EXERCISE AIM: Repeat every record exactly as written.

SOURCE DATA:
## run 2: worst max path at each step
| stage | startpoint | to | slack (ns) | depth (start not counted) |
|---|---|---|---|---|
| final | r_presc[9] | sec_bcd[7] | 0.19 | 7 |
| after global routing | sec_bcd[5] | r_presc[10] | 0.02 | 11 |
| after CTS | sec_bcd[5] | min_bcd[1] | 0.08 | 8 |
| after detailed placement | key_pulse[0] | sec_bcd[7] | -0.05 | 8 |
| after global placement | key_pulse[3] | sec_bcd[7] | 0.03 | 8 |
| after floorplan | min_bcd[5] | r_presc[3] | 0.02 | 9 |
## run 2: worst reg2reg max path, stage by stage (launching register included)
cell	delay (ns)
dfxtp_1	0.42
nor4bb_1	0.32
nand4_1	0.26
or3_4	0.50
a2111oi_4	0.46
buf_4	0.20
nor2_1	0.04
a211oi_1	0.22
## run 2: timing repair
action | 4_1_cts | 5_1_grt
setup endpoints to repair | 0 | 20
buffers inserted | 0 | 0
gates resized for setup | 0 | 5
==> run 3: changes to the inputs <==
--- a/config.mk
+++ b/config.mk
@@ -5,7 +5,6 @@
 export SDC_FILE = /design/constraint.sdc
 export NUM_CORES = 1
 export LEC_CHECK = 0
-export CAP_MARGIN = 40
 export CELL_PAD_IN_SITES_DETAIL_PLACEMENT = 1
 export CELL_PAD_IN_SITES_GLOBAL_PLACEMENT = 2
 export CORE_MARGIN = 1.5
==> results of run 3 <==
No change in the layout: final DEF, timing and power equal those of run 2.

SOLVED PROBLEM:
## run 2: worst max path at each step
| stage | startpoint | to | slack (ns) | depth (start not counted) |
|---|---|---|---|---|
| final | r_presc[9] | sec_bcd[7] | 0.19 | 7 |
| after global routing | sec_bcd[5] | r_presc[10] | 0.02 | 11 |
| after CTS | sec_bcd[5] | min_bcd[1] | 0.08 | 8 |
| after detailed placement | key_pulse[0] | sec_bcd[7] | -0.05 | 8 |
| after global placement | key_pulse[3] | sec_bcd[7] | 0.03 | 8 |
| after floorplan | min_bcd[5] | r_presc[3] | 0.02 | 9 |
## run 2: worst reg2reg max path, stage by stage (launching register included)
cell	delay (ns)
dfxtp_1	0.42
nor4bb_1	0.32
nand4_1	0.26
or3_4	0.50
a2111oi_4	0.46
buf_4	0.20
nor2_1	0.04
a211oi_1	0.22
## run 2: timing repair
action | 4_1_cts | 5_1_grt
setup endpoints to repair | 0 | 20
buffers inserted | 0 | 0
gates resized for setup | 0 | 5
==> run 3: changes to the inputs <==
--- a/config.mk
+++ b/config.mk
@@ -5,7 +5,6 @@
 export SDC_FILE = /design/constraint.sdc
 export NUM_CORES = 1
 export LEC_CHECK = 0
-export CAP_MARGIN = 40
 export CELL_PAD_IN_SITES_DETAIL_PLACEMENT = 1
 export CELL_PAD_IN_SITES_GLOBAL_PLACEMENT = 2
 export CORE_MARGIN = 1.5
==> results of run 3 <==
No change in the layout: final DEF, timing and power equal those of run 2.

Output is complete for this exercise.